Why Forum Matters More After Berk v. Choy
A case filed in state court may look very different from one that lands in federal court on diversity grounds. The Supreme Court’s recent decision in Berk v. Choy, 607 U.S. 187 (2026) underscores that familiar state-court requirements may give way when a Federal Rule of Civil Procedure answers the same question.

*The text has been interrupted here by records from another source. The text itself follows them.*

This is an optimization exercise on Yosys and OpenROAD, whose aim is small area, a short achievable clock period and few clock cycles, not a production implementation. In this exercise RTL edits were held to simulation tests only and were not proved equivalent to the original.

==> flow/design.v <==
module pol_trtcm_mul (
    input  [31:0] a,
    input  [24:0] b,
    output [56:0] y
);
    wire [26:0] bx = {2'b00, b};
    reg  [56:0] acc;
    reg  [2:0]  dg;
    reg  [32:0] sel;
    reg         neg;
    integer i;
    always @* begin
        acc = 57'd0;
        for (i = 0; i < 13; i = i + 1)
            acc = acc - (57'd1 << (33 + 2 * i));
        for (i = 0; i < 13; i = i + 1) begin
            dg = {bx[2*i+1], bx[2*i], (i == 0) ? 1'b0 : bx[2*i-1]};
            case (dg)
                3'b001, 3'b010: begin sel = {1'b0, a}; neg = 1'b0; end
                3'b011:         begin sel = {a, 1'b0}; neg = 1'b0; end
                3'b100:         begin sel = {a, 1'b0}; neg = 1'b1; end
                3'b101, 3'b110: begin sel = {1'b0, a}; neg = 1'b1; end
                default:        begin sel = 33'd0;     neg = 1'b0; end
            endcase
            acc = acc + ({23'd0, ~neg, neg ? ~sel : sel} << (2 * i))
                      + ({56'd0, neg} << (2 * i));
        end
    end
    assign y = acc;
endmodule
module pol_trtcm_div8m (
    input  [56:0] xp,
    input  [24:0] c,
    output [34:0] q,
    output [22:0] r,
    output [22:0] n,
    output        rz
);
    wire [34:0] nh = xp[56:22] + {32'd0, c[24:22]};
    wire [43:0] s =
          {9'd0, nh >> 31} + {9'd0, nh >> 29} - {9'd0, nh >> 27}
        - {9'd0, nh >> 25} + {9'd0, nh >> 23} + {9'd0, nh >> 18}
        - {9'd0, nh >> 16} - {9'd0, nh >> 12} - {9'd0, nh >> 7}
        + {9'd0, nh >> 4}  - {9'd0, nh >> 1}  + {8'd0, nh, 1'b0}
        + {4'd0, nh, 5'd0} - 44'd6;
    wire [34:0] est = s[43] ? 35'd0 : s[40:6];
    wire [24:0] e9  = {est[15:0], 9'd0};
    wire [24:0] rem = xp[24:0] + c - e9 - (e9 << 3) - (e9 << 8) + (e9 << 10) - (e9 << 14);
    wire        ge1 = rem >= 25'd8000000;
    wire        ge2 = rem >= 25'd16000000;
    assign q  = est + {33'd0, ge2, ge1 && !ge2};
    assign r  = ge2 ? (rem - 25'd16000000) : ge1 ? (rem - 25'd8000000) : rem;
    assign n  = ge2 ? (rem - 25'd16000001) : ge1 ? (rem - 25'd8000001) : (rem - 25'd1);
    assign rz = ge2 ? (rem == 25'd16000000) : ge1 ? (rem == 25'd8000000) : (rem == 25'd0);
endmodule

Before Berk, the governing framework was shaped by Shady Grove Orthopedic Associates, P.A. v. Allstate Insurance Co., 559 U.S. 393, 398 (2010). Under Shady Grove, the first question was whether a Federal Rule “answers the question in dispute.” If it did, the Federal Rule governed unless it exceeded statutory authorization or Congress’s rulemaking power. For the latter, the focus was on whether the Federal Rule “really regulates procedure,” not on whether the displaced state rule served a substantive purpose. If no Federal Rule answered the question, courts then moved to the familiar analysis from Erie R. Co. v. Tompkins, 304 U.S. 64, 78 (1938) and asked whether the state requirement was “substantive,” including whether ignoring it would affect outcomes, encourage forum shopping, or create inequitable administration of the laws. That is how the Third Circuit analyzed Delaware’s affidavit-of-merit statute before the Supreme Court reversed.

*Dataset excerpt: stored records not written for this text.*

This design comes from an exercise in tuning for small area on the open sky130 flow, not from production work. The RTL was checked by simulation tests, not by an equivalence proof against the original design. Power is estimated from default activity; no workload was simulated.

[flow/design.v]
module sdm_div #(
    parameter SW = 25,               
    parameter DW = 25                
) (
    input  wire          clk,
    input  wire          rst,
    input  wire          start,
    input  wire [SW-1:0] s,
    input  wire [DW-1:0] d,
    output reg           done,
    output wire [15:0]   code
);
    localparam RW = DW + 2;
    reg [RW-1:0] rem;
    reg [RW-1:0] div2;               
    reg [16:0]   low;                
    reg [16:0]   q;
    reg [4:0]    cnt;
    reg          busy;
    wire [RW-1:0] d_ext  = {{(RW-DW){1'b0}}, d};
    wire [RW-1:0] s_ext  = {{(RW-SW){1'b0}}, s};
    wire [RW-1:0] top    = s_ext + (d_ext >> 17);
    wire [16:0]   low0   = d_ext[16:0];
    wire [RW:0]   trial  = {rem, low[16]};
    wire          ge     = trial >= {1'b0, div2};
    always @(posedge clk) begin
        if (rst) begin
            busy <= 1'b0;
            done <= 1'b0;
            cnt  <= 5'd0;
            q    <= 17'd0;
            rem  <= {RW{1'b0}};
            div2 <= {RW{1'b0}};
            low  <= 17'd0;
        end else begin
            done <= 1'b0;
            if (start) begin
                busy <= 1'b1;
                cnt  <= 5'd17;
                rem  <= top;
                low  <= low0;
                div2 <= d_ext << 1;
                q    <= 17'd0;
            end else if (busy) begin
                rem  <= ge ? trial[RW-1:0] - div2 : trial[RW-1:0];
                low  <= {low[15:0], 1'b0};
                q    <= {q[15:0], ge};
                cnt  <= cnt - 5'd1;
                if (cnt == 5'd1) begin
                    busy <= 1'b0;
                    done <= 1'b1;
                end
            end
        end
    end
    assign code = q[16] ? 16'h7FFF : {~q[15], q[14:0]};
endmodule
module sdm_channel #(
    parameter [4:0] CH = 5'd0
) (
    input  wire        clk,
    input  wire        rst,
    input  wire        stb,           
    input  wire        dat,           
    input  wire        we,            
    input  wire [1:0]  addr,
    input  wire [31:0] wdata,
    output reg         dat_valid,
    output reg  [31:0] dat_word,
    output reg         cmp_valid,
    output reg  [15:0] cmp_value,
    output reg         cmp_above,
    output reg         cmp_below,
    output wire        ovr,
    output wire        active
);
    reg        en;
    reg        cmp_en;
    reg [1:0]  cmp_ord;
    reg [5:0]  cmp_osr;
    reg [8:0]  dec;
    reg [5:0]  sat_n;
    reg [15:0] lim_lo;
    reg [15:0] lim_hi;
    reg        ovr_sticky;
    wire wr_ctrl = we && addr == 2'd0;
    wire wr_ovr  = we && addr == 2'd1;
    wire wr_lim  = we && addr == 2'd2;
    wire enabling = wr_ctrl && !en && wdata[0];
    wire [8:0] dec_eff   = (dec < 9'd32) ? 9'd32 : (dec > 9'd256) ? 9'd256 : dec;
    wire [5:0] osr_eff   = (cmp_osr < 6'd4) ? 6'd4 : (cmp_osr > 6'd32) ? 6'd32 : cmp_osr;
    wire [1:0] ord_eff   = (cmp_ord == 2'd0) ? 2'd1 : cmp_ord;
    wire [5:0] satn_eff  = (sat_n < 6'd8) ? 6'd8 : sat_n;
    wire [24:0] dat_full = dec_eff * dec_eff * dec_eff;
    wire [15:0] osr_sq   = osr_eff * osr_eff;
    wire [15:0] osr_cu   = osr_sq * osr_eff;
    wire [15:0] cmp_full = (ord_eff == 2'd1) ? {10'd0, osr_eff} :
                           (ord_eff == 2'd2) ? osr_sq : osr_cu;
    wire smp = stb && en;
    reg       first;                
    reg       last;
    reg [5:0] run;
    reg       last_sat;
    wire [5:0] run_nx = (!first && dat == last) ? ((run == 6'd63) ? 6'd63 : run + 6'd1) : 6'd1;
    wire       sat_nx = run_nx >= satn_eff;
    reg [24:0] di1, di2, di3;
    reg [24:0] dc1, dc2, dc3;
    reg [8:0]  dphase;
    reg [1:0]  dcount;              
    reg        sat_cur;             
    reg        sat_lvl;             
    reg        sat_h1, sat_h2;      
    wire [24:0] di1_nx = di1 + {24'd0, dat};
    wire [24:0] di2_nx = di2 + di1_nx;
    wire [24:0] di3_nx = di3 + di2_nx;
    wire [24:0] dd1    = di3_nx - dc1;
    wire [24:0] dd2    = dd1 - dc2;
    wire [24:0] dd3    = dd2 - dc3;
    wire        dout   = dphase == dec_eff - 9'd1;
    wire        sat_cur_nx = sat_cur | sat_nx;
    wire        sat_lvl_nx = sat_nx ? dat : sat_lvl;
    reg [15:0] ci1, ci2, ci3;
    reg [15:0] cc1, cc2, cc3;
    reg [5:0]  cphase;
    wire [15:0] ci1_nx = ci1 + {15'd0, dat};
    wire [15:0] ci2_nx = ci2 + ci1_nx;
    wire [15:0] ci3_nx = ci3 + ci2_nx;
    wire [15:0] csel   = (ord_eff == 2'd1) ? ci1_nx : (ord_eff == 2'd2) ? ci2_nx : ci3_nx;
    wire [15:0] cd1    = csel - cc1;
    wire [15:0] cd2    = cd1 - cc2;
    wire [15:0] cd3    = cd2 - cc3;
    wire [15:0] csum   = (ord_eff == 2'd1) ? cd1 : (ord_eff == 2'd2) ? cd2 : cd3;
    wire        cout   = cmp_en && cphase == osr_eff - 6'd1;
    reg        d_ovr, d_susp, d_lvl;
    reg [15:0] c_lo, c_hi;
    always @(posedge clk) begin
        if (rst) begin
            en         <= 1'b0;
            cmp_en     <= 1'b0;
            cmp_ord    <= 2'd2;
            cmp_osr    <= 6'd16;
            dec        <= 9'd64;
            sat_n      <= 6'd24;
            lim_lo     <= 16'h8000;
            lim_hi     <= 16'h7FFF;
            ovr_sticky <= 1'b0;
            first      <= 1'b1;
            last       <= 1'b0;
            run        <= 6'd0;
            last_sat   <= 1'b0;
            di1 <= 25'd0; di2 <= 25'd0; di3 <= 25'd0;
            dc1 <= 25'd0; dc2 <= 25'd0; dc3 <= 25'd0;
            dphase     <= 9'd0;
            dcount     <= 2'd0;
            sat_cur    <= 1'b0;
            sat_lvl    <= 1'b0;
            sat_h1     <= 1'b0;
            sat_h2     <= 1'b0;
            ci1 <= 16'd0; ci2 <= 16'd0; ci3 <= 16'd0;
            cc1 <= 16'd0; cc2 <= 16'd0; cc3 <= 16'd0;
            cphase     <= 6'd0;
            d_ovr      <= 1'b0;
            d_susp     <= 1'b0;
            d_lvl      <= 1'b0;
            c_lo       <= 16'd0;
            c_hi       <= 16'd0;
        end else begin
            if (smp) begin
                first    <= 1'b0;
                last     <= dat;
                run      <= run_nx;
                last_sat <= sat_nx;
                di1 <= di1_nx; di2 <= di2_nx; di3 <= di3_nx;
                if (dout) begin
                    dphase  <= 9'd0;
                    dc1 <= di3_nx; dc2 <= dd1; dc3 <= dd2;
                    if (dcount != 2'd2) dcount <= dcount + 2'd1;
                    d_ovr   <= sat_cur_nx;
                    d_susp  <= (dcount != 2'd2) | sat_cur_nx | sat_h1 | sat_h2;
                    d_lvl   <= sat_lvl_nx;
                    sat_h2  <= sat_h1;
                    sat_h1  <= sat_cur_nx;
                    sat_cur <= 1'b0;
                end else begin
                    dphase  <= dphase + 9'd1;
                    sat_cur <= sat_cur_nx;
                end
                sat_lvl <= sat_lvl_nx;
                if (cmp_en) begin
                    ci1 <= ci1_nx; ci2 <= ci2_nx; ci3 <= ci3_nx;
                    if (cout) begin
                        cphase <= 6'd0;
                        cc1 <= csel; cc2 <= cd1; cc3 <= cd2;
                        c_lo <= lim_lo;
                        c_hi <= lim_hi;
                    end else begin
                        cphase <= cphase + 6'd1;
                    end
                end
            end
            if (smp && sat_nx)
                ovr_sticky <= 1'b1;
            else if (wr_ovr && wdata[0])
                ovr_sticky <= 1'b0;
            if (wr_ctrl) begin
                en <= wdata[0];
                if (!en) begin
                    cmp_en  <= wdata[2];
                    cmp_ord <= wdata[4:3];
                    cmp_osr <= wdata[13:8];
                    dec     <= wdata[24:16];
                end
            end
            if (wr_ovr)
                sat_n <= wdata[13:8];
            if (wr_lim) begin
                lim_lo <= wdata[15:0];
                lim_hi <= wdata[31:16];
            end
            if (enabling) begin
                first    <= 1'b1;
                run      <= 6'd0;
                last_sat <= 1'b0;
                di1 <= 25'd0; di2 <= 25'd0; di3 <= 25'd0;
                dc1 <= 25'd0; dc2 <= 25'd0; dc3 <= 25'd0;
                dphase   <= 9'd0;
                dcount   <= 2'd0;
                sat_cur  <= 1'b0;
                sat_lvl  <= 1'b0;
                sat_h1   <= 1'b0;
                sat_h2   <= 1'b0;
                ci1 <= 16'd0; ci2 <= 16'd0; ci3 <= 16'd0;
                cc1 <= 16'd0; cc2 <= 16'd0; cc3 <= 16'd0;
                cphase   <= 6'd0;
            end
        end
    end
    wire        ddone, cdone;
    wire [15:0] dcode, ccode;
    sdm_div #(.SW(25), .DW(25)) u_ddiv (
        .clk(clk), .rst(rst), .start(smp && dout),
        .s(dd3), .d(dat_full), .done(ddone), .code(dcode)
    );
    sdm_div #(.SW(16), .DW(16)) u_cdiv (
        .clk(clk), .rst(rst), .start(smp && cmp_en && cout),
        .s(csum), .d(cmp_full), .done(cdone), .code(ccode)
    );
    wire [15:0] dfinal = d_ovr ? (d_lvl ? 16'h7FFF : 16'h8000) : dcode;
    always @(posedge clk) begin
        if (rst) begin
            dat_valid <= 1'b0;
            dat_word  <= 32'd0;
            cmp_valid <= 1'b0;
            cmp_value <= 16'd0;
            cmp_above <= 1'b0;
            cmp_below <= 1'b0;
        end else begin
            dat_valid <= ddone;
            if (ddone)
                dat_word <= {8'b0000_0000, 1'b1, d_susp, d_ovr, CH, dfinal};
            cmp_valid <= cdone;
            if (cdone) begin
                cmp_value <= ccode;
                cmp_above <= $signed(ccode) > $signed(c_hi);
                cmp_below <= $signed(ccode) < $signed(c_lo);
            end
        end
    end
    assign ovr    = ovr_sticky;
    assign active = en & last_sat;
endmodule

Berk clarified how the threshold question should be applied. When a valid Federal Rule is on point, the court does not proceed through Erie’s “murky waters.” It applies the Federal Rule even if the state rule might otherwise be considered substantive. Applying that principle, the Court held that Delaware’s medical-malpractice affidavit requirement did not apply in federal court because Rule 8 answered the relevant pleading question and displaced the contrary state requirement.
In Michigan, the same reasoning may call into question whether the state affidavit-of-merit requirement for medical-malpractice cases applies in diversity cases filed in or removed to federal court. Another example is Michigan Court Rule 2.112(K), which governs notices of nonparty fault in state court. In state court, the notice procedure is critical to preserving a defendant’s ability to have fault allocated to a nonparty. After Berk, however, federal courts may first ask whether the Federal Rules already answer the question that the Michigan rule addresses.

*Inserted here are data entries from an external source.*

From an optimization exercise on the open Yosys and OpenROAD flow, aimed at small area and a short achievable clock period; shortcuts taken in it are not production practice. Function was checked by simulation only, so behaviour that the tests miss may differ from the original.

File: flow/design.v
module adc_correct (
    input  wire        clk,
    input  wire        rst,           
    input  wire        cfg_we,
    input  wire [4:0]  cfg_addr,      
    input  wire [31:0] cfg_wdata,
    input  wire        swap,          
    output wire        active_half,
    input  wire        in_valid,
    input  wire [15:0] in_code,
    output reg         out_valid,
    output reg  [23:0] out_sample,
    output reg         out_sat
);
    reg        half;                      
    reg [23:0] offset_t [0:1];
    reg [23:0] gain_t   [0:1];
    reg [31:0] lin_t    [0:31];      
    assign active_half = half;
    wire       wr_half  = ~half;
    wire [3:0] lin_idx  = cfg_addr[3:0] - 4'd2;
    wire       gain_bad = (cfg_addr == 5'd1) && (cfg_wdata[23:0] == 24'd0);
    integer h, i;
    always @(posedge clk) begin
        if (rst) begin
            half <= 1'b0;
            for (h = 0; h < 2; h = h + 1) begin
                offset_t[h] <= 24'd0;
                gain_t[h]   <= 24'h40_0000;
                for (i = 0; i < 16; i = i + 1)
                    lin_t[{h[0], i[3:0]}] <= 32'd0;
            end
        end else begin
            if (cfg_we && !gain_bad) begin
                if (cfg_addr == 5'd0)
                    offset_t[wr_half] <= cfg_wdata[23:0];
                else if (cfg_addr == 5'd1)
                    gain_t[wr_half] <= cfg_wdata[23:0];
                else if (cfg_addr >= 5'd2 && cfg_addr <= 5'd17)
                    lin_t[{wr_half, lin_idx}] <= cfg_wdata;
            end
            if (swap)
                half <= ~half;
        end
    end
    reg        s_valid;
    reg [15:0] s_code;
    reg        s_half;
    always @(posedge clk) begin
        if (rst) begin
            s_valid <= 1'b0;
        end else begin
            s_valid <= in_valid;
        end
        s_code <= in_code;
        s_half <= half;
    end
    wire signed [15:0] r      = s_code;
    wire        [3:0]  q      = {~s_code[15], s_code[14:12]};
    wire        [11:0] u      = s_code[11:0];
    wire        [31:0] lin    = lin_t[{s_half, q}];
    wire signed [15:0] lin_d  = lin[15:0];
    wire signed [15:0] lin_s  = lin[31:16];
    wire signed [23:0] ofs    = offset_t[s_half];
    wire        [23:0] gain   = gain_t[s_half];
    wire signed [28:0] slope  = lin_s * $signed({1'b0, u});
    wire signed [28:0] slope_r = slope + 29'sd2048;
    wire signed [28:0] interp = slope_r >>> 12;    
    wire signed [17:0] d      = lin_d + $signed(interp[16:0]);
    wire signed [24:0] x      = $signed({r, 8'd0}) + d;
    wire signed [25:0] y      = x - ofs;
    wire signed [50:0] prod   = y * $signed({1'b0, gain});
    wire signed [50:0] prod_r = prod + 51'sd2097152;
    wire signed [28:0] z      = prod_r >>> 22;
    wire        hi     = z > 29'sd8388607;
    wire        lo     = z < -29'sd8388608;
    wire        rail   = (s_code == 16'h7FFF) || (s_code == 16'h8000);
    always @(posedge clk) begin
        if (rst) begin
            out_valid <= 1'b0;
        end else begin
            out_valid <= s_valid;
        end
        out_sample <= hi ? 24'h7F_FFFF : lo ? 24'h80_0000 : z[23:0];
        out_sat    <= hi | lo | rail;
    end
endmodule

The Eastern District of Michigan’s recent decision in Earehart v. Peerless Chain Co., 2026 WL 1347415 (E.D. Mich. 2026) illustrates the issue. There, the defendant removed a products-liability case and later filed notices of nonparty fault under MCR 2.112(K). The plaintiff moved to dismiss or strike a notice under Rules 12(b)(6) and 12(f), but the court denied the motion because a notice of nonparty fault is not a “pleading” under Federal Rule 7(a). More significantly, the court observed that nonparty fault is an affirmative defense governed in federal court by Rule 8(c). Reading Berk to mean that Rule 8 sets the ceiling for affirmative-defense pleading absent a specific Rule 9 requirement, the court suggested that MCR 2.112(K) cannot be used either to impose extra requirements on federal defendants or to bypass Rule 8.
Other recent decisions point in the same direction. In AHC Holdings, Inc. v. MSU Health Care, Inc., — F.Supp.3d – (W.D. Mich. 2026) the Western District held that Rules 8 and 9 – not Michigan’s heightened defamation pleading standard – governed the sufficiency of a defamation complaint in federal court, and it rejected forum-shopping arguments because Berk allows the Civil Rules to “skip” that Erie analysis. In Oldnar Corp. v. Sanyo North America Corp., 2026 WL 1304394 (6th Cir. 2026), the Sixth Circuit cited Berk in holding that Federal Rule 68 displaced Michigan’s offer-of-judgment rule, MCR 2.405, on attorney-fee recovery because the federal rule answered the relevant costs question and the Michigan rule was procedural.
Under Berk, forum matters, and early case planning is important. It means evaluating nonparty-fault allegations, affirmative defenses, expert-affidavit requirements, and other state procedural mechanisms at the outset of the case. Decisions about filing, removal, and remand may now carry consequences beyond forum preference.